イジワル婚約者と花嫁契約
「それに佐々木さん、すごく素敵な人だったしね。灯里も気に入ったでしょ?」

「えっ!?」

私が脱いだ着物をしまいながら目を輝かせるお母さんに、とてもじゃないけれど「そんなわけない」とは言えそうになく、ただ笑って誤魔化すしか出来なかった。

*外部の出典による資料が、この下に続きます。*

File: src/rtl/uf_op_scheduler.sv
// Purpose    : queue first-pass unions, arbitrate them (strict priority) against find requests,
//              and issue one union-find operation at a time with a start/done handshake.
// Latency    : union strobe -> uf_start 2 cycles; find handshake -> uf_start 1; uf_done -> find_res_vld 1.
// Backpressure: unions have none (dropped and flagged when the queue is full); finds wait on find_rdy.
//
// Optional build macro: UF_SCHED_DEDUP_EN -- drop a union whose (min,max) pair equals the last
// enqueued pair. Without it every filtered union is enqueued.
//
// Ports:
//   clk, rst_n                     clock, asynchronous active-low reset
//   frame_start                    flush queue, abort op, clear status, run an engine clear
//   union_vld/union_a/union_b      union requests (no back-pressure)
//   find_vld/find_label/find_rdy   find request handshake
//   find_res_vld/find_res_label    find result pulse (label 0 on timeout)
//   uf_clear/uf_start/uf_op        engine control (op 01 UNION, 10 FIND, 00 idle)
//   uf_node1/uf_node2              engine operands, held from ISSUE through WAIT
//   uf_done/uf_result/uf_idle      engine status
//   q_count/busy                   queue occupancy, activity
//   overflow/timeout_err           per-frame sticky status
module uf_op_scheduler #(
    parameter int ADDR_WIDTH = 8,
    parameter int QDEPTH     = 16,
    parameter int TIMEOUT    = 255
) (
    input  logic                    clk,
    input  logic                    rst_n,
    input  logic                    frame_start,
    input  logic                    union_vld,
    input  logic [ADDR_WIDTH-1:0]   union_a,
    input  logic [ADDR_WIDTH-1:0]   union_b,
    input  logic                    find_vld,
    input  logic [ADDR_WIDTH-1:0]   find_label,
    output logic                    find_rdy,
    output logic                    find_res_vld,
    output logic [ADDR_WIDTH-1:0]   find_res_label,
    output logic                    uf_clear,
    output logic                    uf_start,
    output logic [1:0]              uf_op,
    output logic [ADDR_WIDTH-1:0]   uf_node1,
    output logic [ADDR_WIDTH-1:0]   uf_node2,
    input  logic                    uf_done,
    input  logic [ADDR_WIDTH-1:0]   uf_result,
    input  logic                    uf_idle,
    output logic [$clog2(QDEPTH):0] q_count,
    output logic                    busy,
    output logic                    overflow,
    output logic                    timeout_err
);

    localparam int PW = $clog2(QDEPTH);
    localparam int CW = PW + 1;
    localparam int TW = $clog2(TIMEOUT + 1);

    localparam logic [1:0] OP_NONE  = 2'b00;
    localparam logic [1:0] OP_UNION = 2'b01;
    localparam logic [1:0] OP_FIND  = 2'b10;

    typedef enum logic [1:0] {
        S_IDLE  = 2'd0,
        S_CLEAR = 2'd1,
        S_ISSUE = 2'd2,
        S_WAIT  = 2'd3
    } state_t;

    state_t                r_state;
    state_t                w_state_nxt;

    // union queue: normalized pairs, lo in one array and hi in the other
    logic [ADDR_WIDTH-1:0] r_q_lo [QDEPTH];
    logic [ADDR_WIDTH-1:0] r_q_hi [QDEPTH];
    logic [PW-1:0]         r_wr_ptr;
    logic [PW-1:0]         r_rd_ptr;
    logic [CW-1:0]         r_count;

    logic [TW-1:0]         r_wait_cnt;
    logic                  r_clr_seen;

    logic [1:0]            r_op;
    logic [ADDR_WIDTH-1:0] r_node1;
    logic [ADDR_WIDTH-1:0] r_node2;
    logic                  r_res_vld;
    logic [ADDR_WIDTH-1:0] r_res_label;
    logic                  r_overflow;
    logic                  r_timeout;

    logic [ADDR_WIDTH-1:0] w_lo;
    logic [ADDR_WIDTH-1:0] w_hi;
    logic                  w_filt;
    logic                  w_dup;
    logic                  w_want;
    logic                  w_empty;
    logic                  w_full;
    logic                  w_push;
    logic                  w_ovf;
    logic                  w_pop;
    logic                  w_find_acc;
    logic                  w_find_rdy;
    logic                  w_op_done;
    logic                  w_op_tmo;

    //------------------------------------------------------------------
    // Union filter and queue control
    //------------------------------------------------------------------
    assign w_lo   = (union_a < union_b) ? union_a : union_b;
    assign w_hi   = (union_a < union_b) ? union_b : union_a;
    // label 0 is background and a self-union is a no-op; a union coincident with
    // frame_start belongs to the frame being discarded
    assign w_filt = union_vld & ~frame_start & (union_a != '0) & (union_b != '0)
                  & (union_a != union_b);

`ifdef UF_SCHED_DEDUP_EN
    logic [ADDR_WIDTH-1:0] r_last_lo;
    logic [ADDR_WIDTH-1:0] r_last_hi;

    // last pair resets to (0,0), which no filtered union can match
    assign w_dup = (w_lo == r_last_lo) & (w_hi == r_last_hi);

    always_ff @(posedge clk or negedge rst_n) begin
        if (!rst_n) begin
            r_last_lo <= '0;
            r_last_hi <= '0;
        end else if (frame_start) begin
            r_last_lo <= '0;
            r_last_hi <= '0;
        end else if (w_push) begin
            r_last_lo <= w_lo;
            r_last_hi <= w_hi;
        end
    end
`else
    assign w_dup = 1'b0;
`endif

    assign w_want  = w_filt & ~w_dup;
    assign w_empty = (r_count == '0);
    assign w_full  = (r_count == CW'(QDEPTH));
    // a full queue still takes a push when the head leaves in the same cycle
    assign w_push  = w_want & (~w_full | w_pop);
    assign w_ovf   = w_want & ~w_push;

    assign w_find_rdy = (r_state == S_IDLE) & w_empty & uf_idle & ~frame_start & ~union_vld;

    //------------------------------------------------------------------
    // FSM next state
    //------------------------------------------------------------------
    always_comb begin
        w_state_nxt = r_state;
        w_pop       = 1'b0;
        w_find_acc  = 1'b0;
        w_op_done   = 1'b0;
        w_op_tmo    = 1'b0;
        if (frame_start) begin
            w_state_nxt = S_CLEAR;
        end else begin
            case (r_state)
                S_IDLE: begin
                    if (!w_empty && uf_idle) begin
                        w_pop       = 1'b1;
                        w_state_nxt = S_ISSUE;
                    end else if (find_vld && w_find_rdy) begin
                        w_find_acc  = 1'b1;
                        w_state_nxt = S_ISSUE;
                    end
                end
                S_CLEAR: begin
                    // r_clr_seen guarantees a second CLEAR cycle
                    if (r_clr_seen && uf_idle) begin
                        w_state_nxt = S_IDLE;
                    end
                end
                S_ISSUE: begin
                    w_state_nxt = S_WAIT;
                end
                S_WAIT: begin
                    // done wins over a coincident timeout
                    if (uf_done) begin
                        w_op_done   = 1'b1;
                        w_state_nxt = S_IDLE;
                    end else if (r_wait_cnt == TW'(TIMEOUT)) begin
                        w_op_tmo    = 1'b1;
                        w_state_nxt = S_IDLE;
                    end
                end
                default: begin
                    w_state_nxt = S_IDLE;
                end
            endcase
        end
    end

    //------------------------------------------------------------------
    // Sequential state
    //------------------------------------------------------------------
    always_ff @(posedge clk or negedge rst_n) begin
        if (!rst_n) begin
            r_state    <= S_IDLE;
            r_wait_cnt <= '0;
            r_clr_seen <= 1'b0;
        end else begin
            r_state    <= w_state_nxt;
            r_wait_cnt <= (frame_start || r_state != S_WAIT) ? '0 : r_wait_cnt + TW'(1);
            r_clr_seen <= ~frame_start & (r_state == S_CLEAR);
        end
    end

    always_ff @(posedge clk or negedge rst_n) begin
        if (!rst_n) begin
            r_wr_ptr <= '0;
            r_rd_ptr <= '0;
            r_count  <= '0;
        end else if (frame_start) begin
            r_wr_ptr <= '0;
            r_rd_ptr <= '0;
            r_count  <= '0;
        end else begin
            if (w_push) begin
                r_wr_ptr <= r_wr_ptr + PW'(1);
            end
            if (w_pop) begin
                r_rd_ptr <= r_rd_ptr + PW'(1);
            end
            r_count <= r_count + CW'(w_push) - CW'(w_pop);
        end
    end

    // queue storage needs no reset: occupancy is tracked by r_count
    always_ff @(posedge clk) begin
        if (w_push) begin
            r_q_lo[r_wr_ptr] <= w_lo;
            r_q_hi[r_wr_ptr] <= w_hi;
        end
    end

    always_ff @(posedge clk or negedge rst_n) begin
        if (!rst_n) begin
            r_op    <= OP_NONE;
            r_node1 <= '0;
            r_node2 <= '0;
        end else if (frame_start) begin
            r_op    <= OP_NONE;
            r_node1 <= '0;
            r_node2 <= '0;
        end else if (w_pop) begin
            r_op    <= OP_UNION;
            r_node1 <= r_q_lo[r_rd_ptr];
            r_node2 <= r_q_hi[r_rd_ptr];
        end else if (w_find_acc) begin
            r_op    <= OP_FIND;
            r_node1 <= find_label;
            r_node2 <= '0;
        end else if (w_op_done || w_op_tmo) begin
            r_op    <= OP_NONE;
            r_node1 <= '0;
            r_node2 <= '0;
        end
    end

    always_ff @(posedge clk or negedge rst_n) begin
        if (!rst_n) begin
            r_res_vld   <= 1'b0;
            r_res_label <= '0;
        end else begin
            r_res_vld <= 1'b0;
            if (r_op == OP_FIND) begin
                if (w_op_done) begin
                    r_res_vld   <= 1'b1;
                    r_res_label <= uf_result;
                end else if (w_op_tmo) begin
                    r_res_vld   <= 1'b1;
                    r_res_label <= '0;
                end
            end
        end
    end

    always_ff @(posedge clk or negedge rst_n) begin
        if (!rst_n) begin
            r_overflow <= 1'b0;
            r_timeout  <= 1'b0;
        end else if (frame_start) begin
            r_overflow <= 1'b0;
            r_timeout  <= 1'b0;
        end else begin
            if (w_ovf) begin
                r_overflow <= 1'b1;
            end
            if (w_op_tmo) begin
                r_timeout <= 1'b1;
            end
        end
    end

    //------------------------------------------------------------------
    // Outputs
    //------------------------------------------------------------------
    assign find_rdy       = w_find_rdy;
    assign find_res_vld   = r_res_vld;
    assign find_res_label = r_res_label;
    assign uf_clear       = (r_state == S_CLEAR) & ~r_clr_seen;
    assign uf_start       = (r_state == S_ISSUE);
    assign uf_op          = r_op;
    assign uf_node1       = r_node1;
    assign uf_node2       = r_node2;
    assign q_count        = r_count;
    assign busy           = (r_state != S_IDLE) | ~w_empty;
    assign overflow       = r_overflow;
    assign timeout_err    = r_timeout;

endmodule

そんな時、数回ドアをノックする音が響く。

「灯里、今日はお疲れ様」

「お父さん!」

私服に着替えたお父さんが、お母さん同様上機嫌に部屋に入ってきた。

「いやしかし佐々木君は聞いていた以上、想像以上の好青年だったな」

「えぇ、本当に」

そりゃ私だって食事の席での彼しか知らなかったら、素敵だったと同感していた。
けれど彼の本性を知ってしまった今、ふたりに共感することなんて出来ない。

でもここでふたりが揃ったのは好都合かもしれない。
曖昧にしたままが一番よくないよね。
曖昧のままだったら、話しを進められちゃいそうだし。

彼の本性を知らないふたりには、“好青年”として好印象だし、「私にはもったいない相手だから」って理由で断ってもらえるかもしれない。
そう思い、早速お父さんに伝えようとしたものの、先に口を開いたお父さんによって遮られてしまった。